Sunday, April 27, 2008

Sheep on the Line

People in Britain, and especially the press, are always amused and amazed when the railway is obstructed by foreign objects. The good old "X on the line" headline is rolled out. X stands "leaves" in the autumn, but in other seasons can stand for other object. Whatever the obstruction is, it gives cause for mockery of the second-rate railway in Britain. Everyone then agrees that this kind of thing wouldn't happen in civilised countries like Germany.

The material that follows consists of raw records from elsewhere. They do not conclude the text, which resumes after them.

`flow/config.mk`:
```
export PLATFORM = sky130hd
export DESIGN_NAME = top
export DESIGN_NICKNAME = top
export VERILOG_FILES = /design/flow/design.v
export SDC_FILE = /design/flow/constraint.sdc
export NUM_CORES = 4
export LEC_CHECK = 0
export CAP_MARGIN = 20
export CORE_MARGIN = 2
export CORE_UTILIZATION = 72
export CTS_CLUSTER_SIZE = 60
export PLACE_DENSITY = 0.64
export SLEW_MARGIN = 20
```
`flow/constraint.sdc`:
```
create_clock -name core_clock -period 4.07 [get_ports {clk}]
set_input_delay 0.8140 -clock core_clock [delete_from_list [all_inputs] [get_ports {clk}]]
set_output_delay 0.8140 -clock core_clock [all_outputs]
set_load 0.01 [all_outputs]
```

Well, last night a high-speed train on the Hamburg-Munich line hit a flock of 20 sheep and derailed inside a tunnel. A spokesman for the federal police in Koblenz explained that "It is an everyday event that a deer or a sheep is caught on the line and hit by a train", but that the unusually large number of sheep caused the train to derail. I wonder if there a german phrase, "To follow like sheep?"

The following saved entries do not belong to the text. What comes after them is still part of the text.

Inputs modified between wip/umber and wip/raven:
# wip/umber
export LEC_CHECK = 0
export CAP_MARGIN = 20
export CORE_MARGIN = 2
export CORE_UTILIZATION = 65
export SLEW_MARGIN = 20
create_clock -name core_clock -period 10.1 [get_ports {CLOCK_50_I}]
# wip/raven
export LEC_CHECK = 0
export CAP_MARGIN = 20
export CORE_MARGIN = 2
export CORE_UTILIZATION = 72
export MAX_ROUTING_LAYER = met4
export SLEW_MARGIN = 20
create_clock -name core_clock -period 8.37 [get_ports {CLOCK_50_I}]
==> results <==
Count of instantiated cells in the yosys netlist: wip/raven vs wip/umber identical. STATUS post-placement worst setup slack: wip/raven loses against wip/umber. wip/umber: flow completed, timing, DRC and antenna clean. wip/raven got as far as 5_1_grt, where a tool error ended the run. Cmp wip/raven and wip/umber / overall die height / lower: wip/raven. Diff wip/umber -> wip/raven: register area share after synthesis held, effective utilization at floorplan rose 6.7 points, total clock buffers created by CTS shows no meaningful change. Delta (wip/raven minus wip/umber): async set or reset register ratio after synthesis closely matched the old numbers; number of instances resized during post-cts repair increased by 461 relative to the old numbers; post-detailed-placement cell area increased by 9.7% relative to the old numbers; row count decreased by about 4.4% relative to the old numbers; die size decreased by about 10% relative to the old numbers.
==> inputs of build 25 <==
==> flow/design.v (excerpt) <==
module MAC_Unit #(parameter WIDTH=32) (
    input logic clk,
    input logic reset,
    input  logic [WIDTH-1:0] a,
    input  logic [WIDTH-1:0] b,
    output logic [WIDTH*2-1:0] result
);
clock: 9.19 ns
lec_check: 0
abc_area: 0
cap_margin: 5
cell_pad_in_sites_detail_placement: 2
cell_pad_in_sites_global_placement: 1
core_aspect_ratio: 0.93
core_margin: 6
core_utilization: 40
cts_cluster_diameter: 249
place_density_lb_addon: 0.1
slew_margin: 35
tns_end_percent: 25
run.sh (not shown) runs the stock make flow with config.mk's settings and CLKGATE_MAP_FILE=.
==> trial 38 (differences from build 25) <==
- CAP_MARGIN: 5 -> 20
- CELL_PAD_IN_SITES_DETAIL_PLACEMENT: 2 -> unset
- CELL_PAD_IN_SITES_GLOBAL_PLACEMENT: 1 -> unset
- CORE_ASPECT_RATIO: 0.93 -> 0.5
- CORE_MARGIN: 6 -> 2
- CORE_UTILIZATION: 40 -> 72
- CTS_CLUSTER_DIAMETER: 249 -> 376
- CTS_CLUSTER_SIZE: unset -> 98
- HOLD_SLACK_MARGIN: unset -> -0.08
- PLACE_DENSITY_LB_ADDON: 0.1 -> unset
- SLEW_MARGIN: 35 -> 20
- TNS_END_PERCENT: 25 -> 5
==> flow/constraint.sdc (replaced) <==
create_clock -name core_clock -period 4.88 [get_ports {clk}]
set_input_delay 0.9760 -clock core_clock [delete_from_list [all_inputs] [get_ports {clk}]]
set_output_delay 0.9760 -clock core_clock [all_outputs]
set_load 0.01 [all_outputs]
==> build 86 (differences from build 25) <==
- ABC_AREA: 0 -> unset
- CAP_MARGIN: 5 -> 20
- CELL_PAD_IN_SITES_DETAIL_PLACEMENT: 2 -> unset
- CELL_PAD_IN_SITES_GLOBAL_PLACEMENT: 1 -> unset
- CORE_ASPECT_RATIO: 0.93 -> unset
- CORE_MARGIN: 6 -> 2
- CORE_UTILIZATION: 40 -> 72
- CTS_CLUSTER_DIAMETER: 249 -> unset
- PLACE_DENSITY: unset -> 0.35
- PLACE_DENSITY_LB_ADDON: 0.1 -> unset
- SETUP_SLACK_MARGIN: unset -> 2.23
- SLEW_MARGIN: 35 -> 20
- TNS_END_PERCENT: 25 -> unset
==> flow/constraint.sdc (replaced) <==
create_clock -name core_clock -period 8.96 [get_ports {clk}]
set_input_delay 1.7920 -clock core_clock [delete_from_list [all_inputs] [get_ports {clk}]]
set_output_delay 1.7920 -clock core_clock [all_outputs]
set_load 0.01 [all_outputs]
==> summary of the runs <==
Build 86 completed with no timing, DRC or antenna violations. Build 25 ran to the end with no violations. Trial 38 finished but fails on negative setup slack. Hold slack: build 86 < build 25 < trial 38. Utilization, highest first: trial 38, build 86, build 25. In synthesized area, build 86 and build 25 do not differ. The lowest via count belongs to build 25, the highest to trial 38. Of build 25 and build 86, build 86 has the higher first-iteration DRC count (gap about 53%, measured against build 86). Sequential share of layout area, lowest first: trial 38, build 86, build 25. In count of clock-buffer cells in the layout, trial 38 and build 86 do not differ. Critical path depth, highest first: trial 38, build 25, build 86. The highest maximum frequency belongs to trial 38, the lowest to build 25.
==> figures <==
	build 86	build 25	trial 38
Run status	timing/DRC/antenna clean	timing/DRC/antenna clean	finished with violations
Layout check failures	-	-	negative setup slack
1st-iter DRT viols	2376	1111	3158
Number of rows in the core area	88	114	62
Number of cell instances on the worst register-to-register path	26	27	29
Number of inserted diodes	6	6	0
Wire length of the first global-routing pass	191900 um	223800 um	193800 um
Overall routed net length	125600 um	142700 um	120900 um
Endpoint required time on the critical path	9.37 ns	9.68 ns	5.28 ns
Via count	32495	30555	33332
Destination of the worst register-to-register timing path	mult_result[60]	mult_result[63]	mult_result[30]
Die X	245.4 um	347.9 um	345.4 um
FP Util	72.73%	40.36%	73.00%
Worst slew margin relative to its limit	38.74%	36.53%	43.30%
Combinational Area	34000 um^2	32840 um^2	33610 um^2
Buffering stage count on the worst path with inverters included	6	7	9
Vias per cell	6.001	5.203	5.975
Clock latency reported for the late side of the worst-skew pair	0.53 ns	0.57 ns	0.51 ns
Setup-violating endpoint count in the final report	0	0	55
==> inputs of 07-25 <==
## abcd_output
module abcd_output
(
	input clk,						 
	input rstn,
	input rx_pin_in,
	output ch_a_output, ch_b_output, ch_c_output, ch_d_output
);
Settings: LEC_CHECK=0, ABC_AREA=1, CAP_MARGIN=5, CORE_ASPECT_RATIO=0.77, CORE_MARGIN=2, CORE_UTILIZATION=72, CTS_CLUSTER_DIAMETER=75, PLACE_DENSITY=0.61, SETUP_SLACK_MARGIN=-2.0, SLEW_MARGIN=25; clock period 57.9 ns.
run.sh (not shown) runs the stock make flow with config.mk's settings and CLKGATE_MAP_FILE=.
==> 05-18 (differences from 07-25) <==
==> flow/config.mk (replaced) <==
export PLATFORM = sky130hd
export DESIGN_NAME = abcd_output
export DESIGN_NICKNAME = abcd_output
export VERILOG_FILES = /design/flow/design.v
export SDC_FILE = /design/flow/constraint.sdc
export NUM_CORES = 4
export LEC_CHECK = 0
export CAP_MARGIN = 20
export CORE_MARGIN = 2
export CORE_UTILIZATION = 16
export SLEW_MARGIN = 20
==> flow/constraint.sdc (replaced) <==
create_clock -name core_clock -period 167.0 [get_ports {clk}]
set_input_delay 33.4000 -clock core_clock [delete_from_list [all_inputs] [get_ports {clk}]]
set_output_delay 33.4000 -clock core_clock [all_outputs]
set_load 0.01 [all_outputs]
==> 06-14 (differences from 07-25) <==
==> flow/config.mk (replaced) <==
export PLATFORM = sky130hd
export DESIGN_NAME = abcd_output
export DESIGN_NICKNAME = abcd_output
export VERILOG_FILES = /design/flow/design.v
export SDC_FILE = /design/flow/constraint.sdc
export NUM_CORES = 4
export LEC_CHECK = 0
export ABC_AREA = 1
export CAP_MARGIN = 20
export CORE_MARGIN = 2
export CORE_UTILIZATION = 72
export CTS_CLUSTER_SIZE = 36
export PLACE_DENSITY_LB_ADDON = 0.28
export SLEW_MARGIN = 20
export TNS_END_PERCENT = 5
==> flow/constraint.sdc (replaced) <==
create_clock -name core_clock -period 87.1 [get_ports {clk}]
set_input_delay 17.4200 -clock core_clock [delete_from_list [all_inputs] [get_ports {clk}]]
set_output_delay 17.4200 -clock core_clock [all_outputs]
set_load 0.01 [all_outputs]
==> 11-21 (differences from 07-25) <==
==> flow/config.mk (replaced) <==
export PLATFORM = sky130hd
export DESIGN_NAME = abcd_output
export DESIGN_NICKNAME = abcd_output
export VERILOG_FILES = /design/flow/design.v
export SDC_FILE = /design/flow/constraint.sdc
export NUM_CORES = 4
export LEC_CHECK = 0
export CAP_MARGIN = 10
export CELL_PAD_IN_SITES_DETAIL_PLACEMENT = 2
export CELL_PAD_IN_SITES_GLOBAL_PLACEMENT = 2
export CORE_ASPECT_RATIO = 1.12
export CORE_MARGIN = 10
export CORE_UTILIZATION = 42
export CTS_CLUSTER_DIAMETER = 321
export HOLD_SLACK_MARGIN = 0.27
export MAX_ROUTING_LAYER = met4
export MIN_ROUTING_LAYER = met2
export SETUP_SLACK_MARGIN = 5.0
export SLEW_MARGIN = 5
export TNS_END_PERCENT = 5
==> flow/constraint.sdc (replaced) <==
create_clock -name core_clock -period 118.0 [get_ports {clk}]
set_input_delay 23.6000 -clock core_clock [delete_from_list [all_inputs] [get_ports {clk}]]
set_output_delay 23.6000 -clock core_clock [all_outputs]
set_load 0.01 [all_outputs]
==> run_results.csv <==
group,metric,value,unit
synthesis,adder_share,18.2,%
synthesis,synth_seq_share,12.7,%
hold_path,hp-class,"reg2reg",
final_timing,report.final.slew_viol_count,0,
critical_path,cp_num_buf_inv,21,
detailed_routing,route.met3.wl,8650,µm
critical_path,critical-path-top-delay-family,"AND-OR/OR-AND gates",
run_status,status,"timing/DRC/antenna clean",
placed_design,hpwl,171000,µm
placed_design,dp.cells,16000,
synthesis,ys_types,136,
layout,clkbuf_count,59,
final_timing,rsz0062_at_grt,"no",
layout,comb_cells,8849,
# the run above: 05-18

==> run_results.csv <==
group,metric,value,unit
synthesis,adder_share,17.7,%
global_route,met1_usage,47.4,%
layout,comb_cells,9619,
cts,ctsHoldBuffers,0,
critical_path,critical-path-top-delay-family,"AND-OR/OR-AND gates",
placed_design,hpwl,172000,µm
placed_design,dp.cells,13000,
synthesis,ys_types,97,
hold_path,hp-class,"reg2reg",
critical_path,cp_num_buf_inv,66,
detailed_routing,route.met3.wl,16100,µm
final_timing,rsz0062_at_grt,"no",
final_timing,report.final.slew_viol_count,0,
critical_path,startpoint_type,"register",
run_status,status,"timing/DRC/antenna clean",
# the run above: 06-14

==> run_results.csv <==
group,metric,value,unit
run_status,status,"complete, but fails checks",
run_status,violatedChecks,"setup timing",
placed_design,dp.cells,13800,
final_timing,setup_slack,-1.42,ns
layout,comb_cells,9624,
final_timing,setup_viol_count_final,196,
final_timing,report.final.slew_viol_count,0,
placed_design,hpwl,184000,µm
critical_path,critical-path-top-delay-family,"AND-OR/OR-AND gates",
# the run above: 07-25

==> run_results.csv <==
group,metric,value,unit
run_status,lastStage,"5_1_grt",
placed_design,dp.cells,12100,
synthesis,ys_types,136,
run_status,error,"[ERROR GRT-0116] Global routing finished with congestion. Check the congestion regions in the DRC Viewer.",
run_status,status,"aborted with a tool error",
cts,htree_levels,2,
placed_design,hpwl,247000,µm
synthesis,synth_seq_share,12.7,%
synthesis,synthTopLogicFamily,"AND-OR/OR-AND gates",
# the run above: 11-21



==> run P: inputs <==
==> flow/design.v <==
module detect_module 
(
    CLK, RSTn,
	 RX_Pin_In,
	 H2L_Sig
);
    input CLK;
	 input RSTn;
	 input RX_Pin_In;
	 output H2L_Sig;
	 reg H2L_F1;
	 reg H2L_F2;
	 always @ ( posedge CLK or negedge RSTn )
	     if( !RSTn )
		      begin
				    H2L_F1 <= 1'b1;
					 H2L_F2 <= 1'b1;
				end
		  else
		      begin
				    H2L_F1 <= RX_Pin_In;
					 H2L_F2 <= H2L_F1;
				end
	assign H2L_Sig = H2L_F2 & !H2L_F1;
endmodule
module rx_bps_module
(
    CLK, RSTn,
	 Count_Sig, 
	 BPS_CLK
);
    input CLK;
	 input RSTn;
	 input Count_Sig;
	 output BPS_CLK;
	 reg [12:0]Count_BPS;
	 always @ ( posedge CLK or negedge RSTn )
	    if( !RSTn )
		     Count_BPS <= 13'd0;
		 else if( Count_BPS == 13'd5207 )
		     Count_BPS <= 13'd0;
		 else if( Count_Sig )
		     Count_BPS <= Count_BPS + 1'b1;
		 else
		     Count_BPS <= 13'd0;
    assign BPS_CLK = ( Count_BPS == 12'd2604 ) ? 1'b1 : 1'b0;
endmodule
module rx_control_module
(
    CLK, RSTn,
	 H2L_Sig, RX_Pin_In, BPS_CLK, RX_En_Sig,
    Count_Sig, RX_Data, RX_Done_Sig
);
    input CLK;
	 input RSTn;
	 input H2L_Sig;
	 input RX_En_Sig;
	 input RX_Pin_In;
	 input BPS_CLK;
	 output Count_Sig;
	 output [7:0]RX_Data;
	 output RX_Done_Sig;
	 reg [3:0]i;
	 reg [7:0]rData;
	 reg isCount;
	 reg isDone;
	 always @ ( posedge CLK or negedge RSTn )
	     if( !RSTn )
		      begin 
		          i <= 4'd0;
					 rData <= 8'd0;
					 isCount <= 1'b0;
					 isDone <= 1'b0;	 
				end
		  else if( RX_En_Sig )
		      case ( i )
			       4'd0 :
					 if( H2L_Sig ) begin i <= i + 1'b1; isCount <= 1'b1; end
					 4'd1 : 
					 if( BPS_CLK ) begin i <= i + 1'b1; end
					 4'd2, 4'd3, 4'd4, 4'd5, 4'd6, 4'd7, 4'd8, 4'd9 :
					 if( BPS_CLK ) begin i <= i + 1'b1; rData[ i - 2 ] <= RX_Pin_In; end
					 4'd10 :
					 if( BPS_CLK ) begin i <= i + 1'b1; end
					 4'd11 :
					 if( BPS_CLK ) begin i <= i + 1'b1; end
					 4'd12 :
					 begin i <= i + 1'b1; isDone <= 1'b1; isCount <= 1'b0; end
					 4'd13 :
					 begin i <= 4'd0; isDone <= 1'b0; end
				endcase
	 assign Count_Sig = isCount;
	 assign RX_Data = rData;
	 assign RX_Done_Sig = isDone;
endmodule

This is of course not a new problem. Steam trains used to have a Cowcatcher on the front for such occasions. These have fallen out of fashion, which is a shame. It would be fun to see how far a sheep would be propelled by a 200km/h train fitted with a cowcatcher.

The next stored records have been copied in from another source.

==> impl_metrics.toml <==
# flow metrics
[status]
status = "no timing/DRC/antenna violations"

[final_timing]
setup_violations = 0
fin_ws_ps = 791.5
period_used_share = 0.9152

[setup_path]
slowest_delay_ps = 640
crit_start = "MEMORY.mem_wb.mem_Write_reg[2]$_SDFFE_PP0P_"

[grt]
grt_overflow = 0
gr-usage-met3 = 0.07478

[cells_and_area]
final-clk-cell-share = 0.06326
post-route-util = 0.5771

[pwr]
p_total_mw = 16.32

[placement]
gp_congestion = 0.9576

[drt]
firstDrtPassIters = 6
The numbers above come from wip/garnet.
==> job 6668 <==
==> flow/design.v <==
module sin_h(
    input signed [15:0] r_in,
    output signed [15:0] r_out
    );
     wire signed [15:0] a,b,c,d;
     assign a = r_in + (r_in >>> 2);
     assign b = (a >>> 4)+(r_in >>> 6);
     assign c = b+a; 
     assign d = (c >>> 5)+(r_in);
     assign r_out = d >>>1;     
endmodule
module cos_h(
    input signed [15:0] r,
    output signed [15:0] r_o
    );
    wire signed [15:0] a,b,c,d;
  assign a = r + (r >>> 2);
  assign b = r + (a >>> 2);
  assign c = b >>> 9;
  assign d = r + (r >>> 3);
  assign r_o = c+d;
endmodule
module sinh_23(
    input signed [15:0] rin,
    input S,
    output signed [15:0] rout
    );
     wire signed [15:0] a,b,c,d,e;
     assign a = (rin >>> 4)+ rin;
     assign b = rin + (rin >>> 9);
     assign c = b + (a >>> 7);
     assign d = c >>> 2;
     assign e = b >>> 3;
     assign rout = S? d:e;
endmodule
module cosh_23(
    input signed [15:0] ri,
    input sel,
    output signed [15:0] ro
    );
    wire signed [15:0] a,b,c,d;
    assign a = ri >>>7;
    assign b = (ri >>> 8)+ ri;
    assign c = b >>> 5;
    assign d = sel? c:b;
    assign ro = d + ri;
endmodule
module sinh_45(
    input signed [15:0] rin,
    input s,
    output signed [15:0] rout    
    );
    wire signed [15:0] a,b,c;
    assign a = rin >>> 4;
    assign b = rin >>> 5;
    assign c = s? a:b;
    assign rout = c;
endmodule
module cosh_45(
    input signed [15:0] rin,
    input s,
    output signed [15:0] rout    
    );
    wire signed [15:0] a,b,c;
    assign a = rin >>> 11;
    assign b = rin >>> 9;
    assign c = s? b:a;
    assign rout = rin + c;
endmodule
module stage_1(
    input signed [15:0] x_in,
    input signed [15:0] y_in,
    input signed [15:0] ang_in,
    input clk,
    input reset,
    output reg signed [15:0] x_out,
    output reg signed [15:0] y_out,
    output reg signed [15:0] ang_out
    );
    wire signed [15:0] p,q,u,v,abs_theta;
    assign abs_theta = ang_in[15] ? (~ang_in + 1'b1) : ang_in;
    reg signed [15:0] r,s,w,x,z,k; 
    sin_h S1(.r_in(y_in), .r_out(q));
    sin_h S2(.r_in(x_in), .r_out(u));
    cos_h C1(.r(x_in), .r_o(p));
    cos_h C2(.r(y_in), .r_o(v));
    always @(posedge clk, posedge reset)
    begin
    if(reset)
      begin
      x_out <= 16'b0000000000000000;
      y_out <= 16'b0000000000000000;
      ang_out <= 16'b0000000000000000;
      end
    else
    begin
      if (abs_theta <= 16'b0001000000000000)
         begin
         x_out <= x_in;
         y_out <= y_in;
         ang_out <= ang_in;
         end
      else 
         begin
         case(ang_in[15])
         1'b0: begin 
              x_out <= p+q; 
              y_out <= u+v; 
              ang_out <= ang_in - 16'b0010000000000000; 
              end
         1'b1: begin 
              x_out <= p-q; 
              y_out <= v-u; 
              ang_out <= ang_in + 16'b0010000000000000; 
              end
          endcase
         end
  end
end
endmodule
module stage_23(
    input signed [15:0] x_pr,
    input signed [15:0] y_pr,
    input signed [15:0] ang_pr,
    input clk,
    input reset,
    output reg signed [15:0] sx2_op,
    output reg signed [15:0] sy2_op,
    output reg signed [15:0] sa2_op
    );
  wire signed [15:0] abs_theta,o1,o2,o3,o4,w1,w2,w3,w4;
  assign abs_theta = ang_pr[15] ? (~ang_pr + 1'b1) : ang_pr;
  wire sel23;
  assign sel23 = (abs_theta > 16'b0000110000000000)?1'b1:1'b0;
  sinh_23 S1(.rin(x_pr),.S(sel23),.rout(o1));
  sinh_23 S2(.rin(y_pr),.S(sel23),.rout(o2));
  cosh_23 C1(.ri(x_pr),.sel(sel23),.ro(o3));
  cosh_23 C2(.ri(y_pr),.sel(sel23),.ro(o4)); 
always @(posedge clk, posedge reset)
begin
  if(reset)
      begin
      sx2_op <= 16'b0000000000000000;
      sy2_op<= 16'b0000000000000000;
      sa2_op <= 16'b0000000000000000;
      end
  else 
     begin
     if (abs_theta > 16'b0000110000000000 | abs_theta <= 16'b0000010000000000)
      begin
      sx2_op <= x_pr;
      sy2_op <= y_pr;
      sa2_op <= ang_pr;
      end
  else
      begin
         if(ang_pr[15])
          begin
          sx2_op <= o3 - o2;
          sy2_op <= o4 - o1;
          sa2_op <= sel23? (ang_pr + 16'b0001000000000000) : (ang_pr + 16'b0000100000000000);
          end
         else
          begin
          sx2_op <= o3 + o2;
          sy2_op <= o4 + o1;
          sa2_op <= sel23? (ang_pr - 16'b0001000000000000) : (ang_pr - 16'b0000100000000000);
          end
      end 
    end
end
endmodule  
module stage_45(
    input signed [15:0] sx2_op,
    input signed [15:0] sy2_op,
    input signed [15:0] sa2_op,
    input clk,
    input reset,
    output reg signed [15:0] x_nxt,
    output reg signed [15:0] y_nxt,
    output reg signed [15:0] ang_nxt
    );
    wire signed [15:0] o5,o6,o7,o8,w5,w6,w7,w8,abs_theta2;
    wire sel45;
    assign abs_theta2 = sa2_op[15] ? (~sa2_op + 1'b1) : sa2_op;
    assign sel45 = (abs_theta2 > 16'b0000001100000000)? 1'b1:1'b0;
sinh_45 S3(.rin(sx2_op),.s(sel45),.rout(o5));
sinh_45 S4(.rin(sy2_op),.s(sel45),.rout(o6));
cosh_45 C3(.rin(sx2_op),.s(sel45),.rout(o7));
cosh_45 C4(.rin(sy2_op),.s(sel45),.rout(o8));
always @(posedge clk, posedge reset)
begin
   if(reset)
      begin
      x_nxt <= 16'b0000000000000000;
      y_nxt <= 16'b0000000000000000;
      ang_nxt <= 16'b0000000000000000;
      end
   else
      begin
         if(abs_theta2 <= 16'b0000000100000000)
             begin
             x_nxt <= sx2_op;
             y_nxt <= sy2_op;
             ang_nxt <= sa2_op;
             end 
         else
             begin
             if(sa2_op[15])
                begin
                x_nxt <= o7 - o5;
                y_nxt <= o8 - o6;
                ang_nxt <= sel45? (sa2_op + 16'b0000010000000000) : (sa2_op + 16'b0000001000000000);
                end
             else
                begin
                x_nxt <= o7 + o5;
                y_nxt <= o8 + o6;
                ang_nxt <= sel45? (sa2_op - 16'b0000010000000000) : (sa2_op - 16'b0000001000000000);
                end
             end
      end
end
endmodule
module last_stage(
    input signed [15:0] x3,
    input signed [15:0] y3,
    input signed [15:0] ang3,
    input clk,
    input reset,
    output reg signed [15:0] xf,
    output reg signed [15:0] yf
    );
    wire signed [15:0] abs_theta,w1,w2,w3,w4,w5,w6;
    assign abs_theta = ang3[15] ? (~ang3 + 1'b1) : ang3;
    wire [3:0] k;
    assign k = abs_theta[15:12] + abs_theta[11];
    assign w1 = y3 >>> 9;
    assign w2 = x3 >>> 9;
    assign w3 = k*w1;
    assign w4 = k*w2;
    always @(posedge clk, posedge reset)
    begin
       if (reset)
         begin
         xf <= 16'b0000000000000000;
         yf <= 16'b0000000000000000;
         end
       else 
          begin
               if (ang3[15])
                 begin
                 xf <= x3 + w3;
                 yf <= y3 + w4;
                 end
               else 
                 begin
                 xf <= x3 - w3;
                 yf <= y3 - w4;
                 end
          end
    end
endmodule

The Irish had another solution: On Irish rural lines one of the duties of the fireman "included pelting coal lumps at sheep on the line."

A rural line in Shropshire
took a more relaxed approach.
One day, while travelling along the line, her train, which ran slowly enough at the best of times, juddered to a halt.She leaned out of the window and asked the driver what the problem was.

"Sheep on the line," came the reply.

After a few minutes the train started again, only to grind to a halt after a few hundred yards. "What's up this time," asked our impatient passenger.

"We've caught up the sheep,"

ps. Keen followers of my descent into denglish will like to know that I first wrote a "herd of sheep", but then noticed that it wasn't right. Germans have a herd of sheep, looked after by a sheep-herder. The English have shepherds who watch their flocks.